● REQUIRED ACTION: State how many lines in the material hold the string "frequent"; nothing besides that number is expected.

● RECORDS TO PROCESS:
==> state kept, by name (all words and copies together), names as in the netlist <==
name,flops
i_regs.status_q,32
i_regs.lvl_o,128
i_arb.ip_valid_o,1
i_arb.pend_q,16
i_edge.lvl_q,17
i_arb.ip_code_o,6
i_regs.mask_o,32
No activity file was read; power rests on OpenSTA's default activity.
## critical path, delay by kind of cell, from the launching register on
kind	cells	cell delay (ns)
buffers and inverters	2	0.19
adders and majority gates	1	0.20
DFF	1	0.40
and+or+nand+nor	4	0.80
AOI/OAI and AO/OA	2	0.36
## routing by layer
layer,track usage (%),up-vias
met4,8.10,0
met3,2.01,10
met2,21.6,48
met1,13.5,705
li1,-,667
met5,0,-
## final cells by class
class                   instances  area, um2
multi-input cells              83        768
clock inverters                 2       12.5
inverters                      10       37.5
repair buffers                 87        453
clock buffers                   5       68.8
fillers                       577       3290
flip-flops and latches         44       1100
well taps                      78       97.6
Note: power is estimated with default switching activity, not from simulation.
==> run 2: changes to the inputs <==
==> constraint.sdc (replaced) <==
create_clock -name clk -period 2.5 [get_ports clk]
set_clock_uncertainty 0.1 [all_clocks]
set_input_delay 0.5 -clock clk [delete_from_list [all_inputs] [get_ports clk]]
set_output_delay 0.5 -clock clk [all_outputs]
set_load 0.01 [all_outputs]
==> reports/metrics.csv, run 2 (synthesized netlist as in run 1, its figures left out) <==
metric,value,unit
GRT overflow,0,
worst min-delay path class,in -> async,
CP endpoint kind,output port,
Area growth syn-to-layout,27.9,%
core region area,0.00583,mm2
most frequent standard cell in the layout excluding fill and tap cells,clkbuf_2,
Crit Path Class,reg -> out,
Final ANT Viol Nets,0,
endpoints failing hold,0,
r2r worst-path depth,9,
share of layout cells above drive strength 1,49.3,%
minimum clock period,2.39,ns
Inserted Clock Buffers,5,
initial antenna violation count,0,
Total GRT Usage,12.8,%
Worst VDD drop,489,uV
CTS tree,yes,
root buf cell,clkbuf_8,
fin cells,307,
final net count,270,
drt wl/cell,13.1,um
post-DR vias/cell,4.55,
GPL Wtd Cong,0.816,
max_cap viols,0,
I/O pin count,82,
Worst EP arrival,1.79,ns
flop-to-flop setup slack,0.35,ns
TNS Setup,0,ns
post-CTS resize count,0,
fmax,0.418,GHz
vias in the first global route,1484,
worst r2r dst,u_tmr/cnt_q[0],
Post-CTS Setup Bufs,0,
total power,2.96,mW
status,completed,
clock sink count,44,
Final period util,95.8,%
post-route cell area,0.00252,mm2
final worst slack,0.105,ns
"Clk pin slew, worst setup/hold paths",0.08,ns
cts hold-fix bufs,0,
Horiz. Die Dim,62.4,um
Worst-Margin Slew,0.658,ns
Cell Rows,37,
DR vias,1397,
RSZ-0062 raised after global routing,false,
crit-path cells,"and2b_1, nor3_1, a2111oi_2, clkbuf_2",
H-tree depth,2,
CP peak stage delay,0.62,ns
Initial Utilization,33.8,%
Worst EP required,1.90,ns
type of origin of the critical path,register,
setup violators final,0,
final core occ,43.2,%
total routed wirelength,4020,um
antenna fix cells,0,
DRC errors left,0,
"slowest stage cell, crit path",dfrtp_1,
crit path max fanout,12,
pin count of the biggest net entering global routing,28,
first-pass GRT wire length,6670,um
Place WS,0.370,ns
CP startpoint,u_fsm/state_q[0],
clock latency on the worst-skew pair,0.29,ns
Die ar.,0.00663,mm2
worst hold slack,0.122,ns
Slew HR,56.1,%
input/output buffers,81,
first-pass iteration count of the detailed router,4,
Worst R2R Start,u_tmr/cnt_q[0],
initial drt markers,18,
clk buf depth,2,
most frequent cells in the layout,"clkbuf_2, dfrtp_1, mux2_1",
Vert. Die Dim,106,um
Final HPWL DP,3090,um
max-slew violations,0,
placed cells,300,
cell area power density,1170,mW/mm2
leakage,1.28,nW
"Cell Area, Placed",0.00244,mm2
$ cat src/rtl/wprot_gap_timer.sv
module wprot_gap_timer #(
    parameter int WIN_CYC = 64
) (
    input  logic clk,
    input  logic rst_n,
    input  logic active,
    input  logic wr_seen,
    output logic expired
);

    localparam int CNT_W = $clog2(WIN_CYC + 1);
    localparam logic [CNT_W-1:0] LAST = CNT_W'(WIN_CYC - 1);

    logic [CNT_W-1:0] gap_cnt;

    assign expired = active && !wr_seen && (gap_cnt == LAST);

    always_ff @(posedge clk) begin
        if (!rst_n) begin
            gap_cnt <= '0;
        end else if (wr_seen || !active) begin
            gap_cnt <= '0;
        end else if (!expired) begin
            gap_cnt <= gap_cnt + 1'b1;
        end
    end

endmodule

$ cat src/rtl/wprot_block_gate.sv
module wprot_block_gate #(
    parameter int ADDR_W = 13,
    parameter int BLOCKS = 8
) (
    input  logic [ADDR_W-1:0] addr,
    input  logic [BLOCKS-1:0] mask,
    output logic              locked
);

    localparam int IDX_W = $clog2(BLOCKS);

    logic [IDX_W-1:0]  blk_idx;
    logic [BLOCKS-1:0] blk_sel;

    assign blk_idx = addr[ADDR_W-1 -: IDX_W];

    for (genvar g = 0; g < BLOCKS; g++) begin : g_blk
        assign blk_sel[g] = (blk_idx == IDX_W'(g));
    end

    assign locked = |(blk_sel & mask);

endmodule

$ cat src/rtl/wprot_seq.sv
module wprot_seq
    import wprot_pkg::*;
#(
    parameter int              ADDR_W   = 13,
    parameter int              DATA_W   = 8,
    parameter int              BLOCKS   = 8,
    parameter int              WIN_CYC  = 64,
    parameter logic [BLOCKS-1:0] LOCK_RST = '0
) (
    input  logic              clk,
    input  logic              rst_n,
    input  logic              wr_en,
    input  logic [ADDR_W-1:0] wr_addr,
    input  logic [DATA_W-1:0] wr_data,
    output logic              wr_permit,
    output logic [BLOCKS-1:0] lock_mask,
    output logic              prot_on
);

    seq_state_t        state_q;
    seq_state_t        state_n;
    cmd_hit_t          hit;
    logic              locked;
    logic              expired;
    logic              permit_n;
    logic              set_prot;
    logic              clr_prot;
    logic              load_mask;
    logic              permit_q;
    logic              prot_q;
    logic [BLOCKS-1:0] mask_q;

    // Outcome of a write judged as if the matcher were idle.
    seq_state_t        idle_next;
    logic              idle_permit;

    wprot_cmd_match #(
        .ADDR_W (ADDR_W),
        .DATA_W (DATA_W)
    ) u_match (
        .addr (wr_addr),
        .data (wr_data),
        .hit  (hit)
    );

    wprot_block_gate #(
        .ADDR_W (ADDR_W),
        .BLOCKS (BLOCKS)
    ) u_gate (
        .addr   (wr_addr),
        .mask   (mask_q),
        .locked (locked)
    );

    wprot_gap_timer #(
        .WIN_CYC (WIN_CYC)
    ) u_timer (
        .clk     (clk),
        .rst_n   (rst_n),
        .active  (state_q != ST_IDLE),
        .wr_seen (wr_en),
        .expired (expired)
    );

    assign idle_next   = hit.start_lo ? ST_G1 : ST_IDLE;
    assign idle_permit = !hit.start_lo && !prot_q && !locked;

    always_comb begin
        state_n   = state_q;
        permit_n  = 1'b0;
        set_prot  = 1'b0;
        clr_prot  = 1'b0;
        load_mask = 1'b0;
        if (wr_en) begin
            unique case (state_q)
                ST_IDLE: begin
                    state_n  = idle_next;
                    permit_n = idle_permit;
                end
                ST_G1: begin
                    if (hit.second_hi) begin
                        state_n = ST_G2;
                    end else begin
                        state_n  = idle_next;
                        permit_n = idle_permit;
                    end
                end
                ST_G2: begin
                    if (hit.arm_lo) begin
                        state_n  = ST_ARMED;
                        set_prot = 1'b1;
                    end else if (hit.deact_lo) begin
                        state_n = ST_D3;
                    end else begin
                        state_n  = idle_next;
                        permit_n = idle_permit;
                    end
                end
                ST_ARMED: begin
                    if (hit.start_lo) begin
                        state_n = ST_L4;
                    end else begin
                        permit_n = !locked;
                    end
                end
                ST_L4: begin
                    if (hit.lock_hi) begin
                        state_n = ST_LOPEN;
                    end else begin
                        state_n  = idle_next;
                        permit_n = idle_permit;
                    end
                end
                ST_LOPEN: begin
                    state_n   = ST_IDLE;
                    load_mask = 1'b1;
                end
                ST_D3: begin
                    if (hit.start_lo) begin
                        state_n = ST_D4;
                    end else begin
                        state_n  = idle_next;
                        permit_n = idle_permit;
                    end
                end
                ST_D4: begin
                    if (hit.second_hi) begin
                        state_n = ST_D5;
                    end else begin
                        state_n  = idle_next;
                        permit_n = idle_permit;
                    end
                end
                ST_D5: begin
                    if (hit.final_lo) begin
                        state_n  = ST_IDLE;
                        clr_prot = 1'b1;
                    end else begin
                        state_n  = idle_next;
                        permit_n = idle_permit;
                    end
                end
                default: begin
                    state_n = ST_IDLE;
                end
            endcase
        end else if (expired) begin
            state_n = ST_IDLE;
        end
    end

    // State register
    always_ff @(posedge clk) begin
        if (!rst_n) begin
            state_q <= ST_IDLE;
        end else begin
            state_q <= state_n;
        end
    end

    // Output registers
    always_ff @(posedge clk) begin
        if (!rst_n) begin
            permit_q <= 1'b0;
            prot_q   <= 1'b0;
            mask_q   <= LOCK_RST;
        end else begin
            permit_q <= permit_n;
            if (set_prot) begin
                prot_q <= 1'b1;
            end else if (clr_prot) begin
                prot_q <= 1'b0;
            end
            if (load_mask) begin
                mask_q <= wr_data[BLOCKS-1:0];
            end
        end
    end

    assign wr_permit = permit_q;
    assign lock_mask = mask_q;
    assign prot_on   = prot_q;

endmodule

$ cat config.mk
export PLATFORM = sky130hd
export DESIGN_NAME = wprot_seq
export DESIGN_NICKNAME = d
export VERILOG_FILES = /design/src/rtl/wprot_pkg.sv /design/src/rtl/wprot_cmd_match.sv /design/src/rtl/wprot_gap_timer.sv /design/src/rtl/wprot_block_gate.sv /design/src/rtl/wprot_seq.sv
export SDC_FILE = /design/constraint.sdc
export NUM_CORES = 1
export LEC_CHECK = 0
export BUFFER_PORTS_ARGS = -buffer_cell sky130_fd_sc_hd__buf_2
export CORE_UTILIZATION = 33
export CTS_CLUSTER_SIZE = 10
export DETAILED_ROUTE_END_ITERATION = 16
export PLACE_DENSITY = 0.65
export SLEW_MARGIN = 10
export SYNTH_ARGS = -nofsm -noshare
export SYNTH_HDL_FRONTEND = slang
export SYNTH_SLANG_ARGS = --single-unit
$ cat constraint.sdc
create_clock -name clk -period 4.3 [get_ports clk]
set_input_delay 0.645 -clock clk [delete_from_list [all_inputs] [get_ports clk]]
set_output_delay 0.645 -clock clk [all_outputs]
set_load 0.02 [all_outputs]
--- src/rtl/pcseq_pkg.sv ---
package pcseq_pkg;

  // Next-PC source codes as presented by decode; the numbering is fixed.
  typedef enum logic [2:0] {
    SRC_SEQ     = 3'd0,
    SRC_BRANCH  = 3'd1,
    SRC_JUMP    = 3'd2,
    SRC_REG     = 3'd3,
    SRC_IRQ     = 3'd4,
    SRC_ILLEGAL = 3'd5,
    SRC_RESET   = 3'd6
  } pc_src_e;

  localparam int ADDR_SHIFT = 2;  // word to byte address

endpackage

--- src/rtl/pcseq_sync.sv ---
module pcseq_sync #(
  parameter int STAGES = 2,
  parameter int WIDTH  = 2
) (
  input  logic             clk,
  input  logic             rst,
  input  logic [WIDTH-1:0] d,
  output logic [WIDTH-1:0] q
);

  logic [WIDTH-1:0] chain [STAGES];

  for (genvar s = 0; s < STAGES; s++) begin : g_stage
    if (s == 0) begin : g_first
      always_ff @(posedge clk) begin
        if (rst) chain[0] <= '0;
        else     chain[0] <= d;
      end
    end else begin : g_next
      always_ff @(posedge clk) begin
        if (rst) chain[s] <= '0;
        else     chain[s] <= chain[s-1];
      end
    end
  end

  assign q = chain[STAGES-1];

endmodule

--- src/rtl/pcseq_targets.sv ---
module pcseq_targets
  import pcseq_pkg::*;
#(
  parameter int XLEN   = 32,
  parameter int IMM_W  = 16,
  parameter int JIDX_W = 26
) (
  input  logic [XLEN-1:0]   pc_plus4,
  input  logic [IMM_W-1:0]  imm16,
  input  logic [JIDX_W-1:0] jidx,
  output logic [XLEN-1:0]   br_target,
  output logic [XLEN-1:0]   jmp_target
);

  localparam int EXT_W = XLEN - IMM_W - ADDR_SHIFT;
  localparam int HI_W  = XLEN - JIDX_W - ADDR_SHIFT;

  logic [XLEN-1:0] byte_offset;

  // The multiply by four is only wiring: two zero bits below the field.
  assign byte_offset = {{EXT_W{imm16[IMM_W-1]}}, imm16, {ADDR_SHIFT{1'b0}}};
  assign br_target   = pc_plus4 + byte_offset;
  assign jmp_target  = {pc_plus4[XLEN-1 -: HI_W], jidx, {ADDR_SHIFT{1'b0}}};

endmodule

--- src/rtl/pcseq_select.sv ---
module pcseq_select
  import pcseq_pkg::*;
#(
  parameter int              XLEN        = 32,
  parameter logic [XLEN-1:0] RESET_VEC   = 32'h8000_0000,
  parameter logic [XLEN-1:0] ILLEGAL_VEC = 32'h8000_0040,
  parameter logic [XLEN-1:0] IRQ_VEC     = 32'h8000_0080
) (
  input  logic            reset_req,
  input  logic            irq_req,
  input  logic [2:0]      path_sel,
  input  logic [XLEN-1:0] pc_plus4,
  input  logic [XLEN-1:0] br_target,
  input  logic [XLEN-1:0] jmp_target,
  input  logic [XLEN-1:0] reg_target,
  output logic [XLEN-1:0] next_pc
);

  logic [XLEN-1:0] flow_pc;

  always_comb begin
    case (pc_src_e'(path_sel))
      SRC_BRANCH:  flow_pc = br_target;
      SRC_JUMP:    flow_pc = jmp_target;
      SRC_REG:     flow_pc = reg_target;
      SRC_IRQ:     flow_pc = IRQ_VEC;
      SRC_ILLEGAL: flow_pc = ILLEGAL_VEC;
      SRC_RESET:   flow_pc = RESET_VEC;
      default:     flow_pc = pc_plus4;
    endcase
  end

  // Synchronized requests override decode, reset first.
  always_comb begin
    if (reset_req)    next_pc = RESET_VEC;
    else if (irq_req) next_pc = IRQ_VEC;
    else              next_pc = flow_pc;
  end

endmodule

--- src/rtl/pc_sequencer.sv ---
module pc_sequencer #(
  parameter int              XLEN        = 32,
  parameter int              IMM_W       = 16,
  parameter int              JIDX_W      = 26,
  parameter int              SYNC_STAGES = 2,
  parameter logic [XLEN-1:0] RESET_VEC   = 32'h8000_0000,
  parameter logic [XLEN-1:0] ILLEGAL_VEC = 32'h8000_0040,
  parameter logic [XLEN-1:0] IRQ_VEC     = 32'h8000_0080
) (
  input  logic              clk,
  input  logic              rst,
  input  logic              reset_async,
  input  logic              irq_async,
  input  logic [2:0]        path_sel,
  input  logic [IMM_W-1:0]  imm16,
  input  logic [JIDX_W-1:0] jidx,
  input  logic [XLEN-1:0]   reg_target,
  output logic [XLEN-1:0]   pc,
  output logic [XLEN-1:0]   pc_plus4
);

  localparam logic [XLEN-1:0] STEP = XLEN'(4);

  logic            reset_sync;
  logic            irq_sync;
  logic [XLEN-1:0] br_target;
  logic [XLEN-1:0] jmp_target;
  logic [XLEN-1:0] next_pc;

  pcseq_sync #(
    .STAGES (SYNC_STAGES),
    .WIDTH  (2)
  ) u_sync (
    .clk (clk),
    .rst (rst),
    .d   ({irq_async, reset_async}),
    .q   ({irq_sync, reset_sync})
  );

  pcseq_targets #(
    .XLEN   (XLEN),
    .IMM_W  (IMM_W),
    .JIDX_W (JIDX_W)
  ) u_targets (
    .pc_plus4   (pc_plus4),
    .imm16      (imm16),
    .jidx       (jidx),
    .br_target  (br_target),
    .jmp_target (jmp_target)
  );

  pcseq_select #(
    .XLEN        (XLEN),
    .RESET_VEC   (RESET_VEC),
    .ILLEGAL_VEC (ILLEGAL_VEC),
    .IRQ_VEC     (IRQ_VEC)
  ) u_select (
    .reset_req  (reset_sync),
    .irq_req    (irq_sync),
    .path_sel   (path_sel),
    .pc_plus4   (pc_plus4),
    .br_target  (br_target),
    .jmp_target (jmp_target),
    .reg_target (reg_target),
    .next_pc    (next_pc)
  );

  // PC and its successor are both registered, so the link value has no adder
  // in front of the output.
  always_ff @(posedge clk) begin
    if (rst) begin
      pc       <= RESET_VEC;
      pc_plus4 <= RESET_VEC + STEP;
    end else begin
      pc       <= next_pc;
      pc_plus4 <= next_pc + STEP;
    end
  end

endmodule

--- config.mk ---
export PLATFORM = sky130hd
export DESIGN_NAME = pc_sequencer
export DESIGN_NICKNAME = d
export VERILOG_FILES = /design/src/rtl/pcseq_pkg.sv /design/src/rtl/pcseq_sync.sv /design/src/rtl/pcseq_targets.sv /design/src/rtl/pcseq_select.sv /design/src/rtl/pc_sequencer.sv
export SDC_FILE = /design/constraint.sdc
export NUM_CORES = 1
export LEC_CHECK = 0
export CORE_MARGIN = 2
export CORE_UTILIZATION = 39
export CTS_CLUSTER_DIAMETER = 80
export DETAILED_ROUTE_END_ITERATION = 10
export PLACE_DENSITY_LB_ADDON = 0.3
export RECOVER_POWER = 50
export SKIP_LAST_GASP = 1
export SYNTH_ARGS = -nofsm -noshare
export SYNTH_HDL_FRONTEND = slang
export SYNTH_SLANG_ARGS = --single-unit
--- constraint.sdc ---
create_clock -name clk -period 4.3 [get_ports clk]
set_clock_uncertainty 0.05 [all_clocks]
set_input_delay 0.86 -clock clk [delete_from_list [all_inputs] [get_ports clk]]
set_output_delay 0.86 -clock clk [all_outputs]
set_load 0.1 [all_outputs]
==> results by group <==
Final layout
  – Area Growth Syn to Fin: 67.6%
  – Layout cell share with drive strength beyond 1: 29.3%
  – Commonest non-fill, non-tap cell in the layout: buf_4
  – Final Net Count: 1093
  – Multi-input gate area: 0.00412 mm2
  – Register area: 0.00134 mm2
  – Post-Layout Cell Count: 1162
  – Final non-filler cell area: 0.00881 mm2
  – Commonest cells after routing, fill and taps aside: buf_4, clkdlybuf4s50_1, nor2_1
  – Post-layout util: 66.8%
  – Diodes inserted: 0
  – Fill cells: 1073

Power and ir drop
  – P_sw: 1.07 mW
  – Power Total: 2.70 mW
  – Clock Power Share: 26.8%
  – Switching portion of total power: 39.5%
  – Leak Pwr: 3.63 nW
  – Logic pwr share: 47.0%
  – PD cells: 307 mW/mm2
  – Cell Int Power: 1.63 mW
  – Reg power frac: 26.2%
  – Max IR drop VDD: 0.335 mV

Routing
  – WL final: 21700 um
  – Post-DRT Antenna Nets: 0
  – Drt first-iter violations: 685
  – Drt drc: 0
  – Vias per inst: 5.71
  – Total number of vias: 6633
  – TritonRoute pass-1 iters: 5
  – Per-cell routed wire length: 18.7 um

Worst setup path
  – CP max FO: 6
  – Worst Path Required: 4.47 ns
  – Critical path type: in -> reg
  – Data arrival, critical path: 4.41 ns
  – CP Launch Type: primary input
  – Critical Path End Type: flip-flop

Timing
  – Worst Tran Pin Value: 1.09 ns
  – Tmin final: 4.24 ns
  – Final slew viol count: 0
  – Achievable frequency: 0.236 GHz
  – Fin. Hold Viols: 0
  – Setup TNS: 0 ns
  – Slew margin rel.: 27.2%
  – Final period util: 98.6%
  – RSZ-0062 raised after global routing: yes
  – Worst hold slack: 0.385 ns
  – Final setup vio count: 0
  – Final worst-path setup slack: 0.0621 ns

Floorplanning
  – Die width: 120 um
  – Num rows: 42
  – I/O pin total: 145
  – Die ar.: 0.0144 mm2
  – Starting density of the core: 39.8%
  – Core Box Area: 0.0132 mm2
  – Die H: 120 um

Logic synthesis
  – Syn Nets: 810
  – Register bit total from synthesis: 66
  – Synth warn: 0
  – Syn Std Cell Area: 0.00525 mm2
  – Gate count of the mapped netlist: 698
  – Post-synth EDFFs: 0
  – Main synth FF type: dfxtp_1
  – Ys async rst share: 0%
  – Sequential area share after synthesis: 25.1%
  – Syn Area/Cell: 7.53 um2
  – Distinct cells, synth: 69

Job
  – Maxcap violations: 0

Clocking
  – Num CTS Buffers: 9
  – Clk_lat worst skew: 0.33 ns
  – # H-tree levels: 3
  – Clk pin slew, worst setup/hold paths: 0.05 ns
  – Clk sinks: 66
  – Clock tree buffer depth: 2
  – Clock Tree Root: clkbuf_16
  – CTS tree: built

Placed design
  – Hpwl dp: 16900 um
  – Setup WS pre-CTS: -0.591 ns
  – Cell Area, Placed: 0.00808 mm2
  – Cell total after placement: 1137
  – Final Wtd Congestion: 0.948
  – PortBufs: 144

Status
  – Outcome: completed

Min path
  – Hold crit path type: reg -> reg

Global routing
  – Largest net degree at the start of global routing: 66
  – Total track usage: 29.1%
  – Initial antenna violation count: 0
  – Vias in the first global route: 6350
  – Gr ovfl total: 0
  – Global-route wire length before repair: 33200 um
## timing repair
| action | CTS | global route |
|---|---|---|
| hold buffers | 0 | 0 |
| pin swaps | 11 | 15 |
| setup endpoints to repair | 9 | 7 |
| gates resized for setup | 27 | 62 |
| setup buffers | 3 | 6 |
## cells in the mapped netlist (5+ instances only)
| library cell | n | share of area (%) |
|---|---|---|
| xnor2_1 | 21 | 3.5 |
| buf_1 | 5 | 0.36 |
| nor2_1 | 97 | 6.9 |
| o21ai_0 | 48 | 4.6 |
| nor4_1 | 5 | 0.60 |
| o31ai_1 | 6 | 0.86 |
| a31oi_1 | 7 | 0.83 |
| dfxtp_1 | 66 | 25 |
| nand2_1 | 54 | 3.9 |
| or3_1 | 7 | 0.83 |
| o221ai_1 | 9 | 1.5 |
| ha_1 | 30 | 7.1 |
| o211ai_1 | 24 | 3.4 |
| mux2i_1 | 7 | 1.3 |
| buf_2 | 14 | 1.3 |
| mux2_2 | 6 | 1.3 |
| a211o_1 | 7 | 1.2 |
| a22oi_1 | 5 | 0.71 |
| a21oi_1 | 55 | 5.2 |
| inv_1 | 25 | 1.8 |
| nand2b_1 | 7 | 0.83 |
| o21bai_1 | 12 | 1.7 |
| nand4_1 | 11 | 1.3 |
| nor3_1 | 21 | 2.0 |
| a211oi_1 | 11 | 1.6 |
| nor2b_1 | 15 | 1.8 |
| clkbuf_1 | 20 | 1.4 |
| xor2_1 | 15 | 2.5 |
| nand3_1 | 10 | 0.95 |
| and3_1 | 5 | 0.60 |
| a21o_1 | 9 | 1.3 |
## final cells by class
type / instances / share of cell area, %
clock buffers: 11 / 2.87
clock inverters: 5 / 0.597
inverters: 25 / 1.07
multi-input cells: 566 / 46.8
flip-flops and latches: 66 / 15.2
well taps: 176 / 2.50
repair buffers: 313 / 31.0
## power by group through the flow
stage               clock network [mW]  registers, mW  logic, mW
floorplan                            0           1.00      0.419
finish                           0.723          0.709       1.27
detailed placement                   0          0.716       1.18
global placement                     0          0.715       1.16
global route                     0.762          0.711       1.34
CTS                              0.738          0.704       1.20
## worst max-delay path, cell delays in order
cell             delay (ns)
clkdlybuf4s50_1        0.41
ha_2                   0.38
nand2_1                0.09
buf_4                  0.15
o21ai_0                0.20
a21oi_2                0.09
buf_4                  0.14
nor3_1                 0.23
nor3_2                 0.13
nand4bb_4              0.26
nor3_4                 0.28
nand4_4                0.13
or4_4                  0.44
or4_1                  0.41
a21o_1                 0.19
## logic make-up (layout without fill, tap and decap cells)
group,after synthesis,count (layout),share of synthesized area [%]
buf+inv,66,354,5.19
compound gates,224,224,28.5
xor+xnor,36,36,6.00
mux,13,13,2.62
fa+ha+maj,31,31,7.53
simple gates,262,262,25.0
flops,66,66,25.1
## routing by layer
metal	wire (um)	GRT usage [%]	vias up	share of wire [%]
met5	0	0	-	0
li1	-	-	3105	-
met2	9630	44.8	342	44
met3	2200	5.18	42	10
met1	9350	41.3	3144	43
met4	493	9.04	0	2.3
## state kept, by name (all words and copies together) (netlist names)
name and flops:
u_sync.chain 4, pc 32, pc_plus4 30
## final timing paths
check	startpoint	end	slack, ns	depth (start not counted)
worst max-delay path	imm16[12]	pc_plus4[31]	0.06	15
worst min-delay path	u_sync.chain[0][1]	u_sync.chain[1][1]	0.38	1
worst max register to register	pc_plus4[3]	pc_plus4[31]	0.50	13
worst min register to register	u_sync.chain[0][1]	u_sync.chain[1][1]	0.38	1
No activity file was read; power rests on OpenSTA's default activity.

● RESPONSE: 2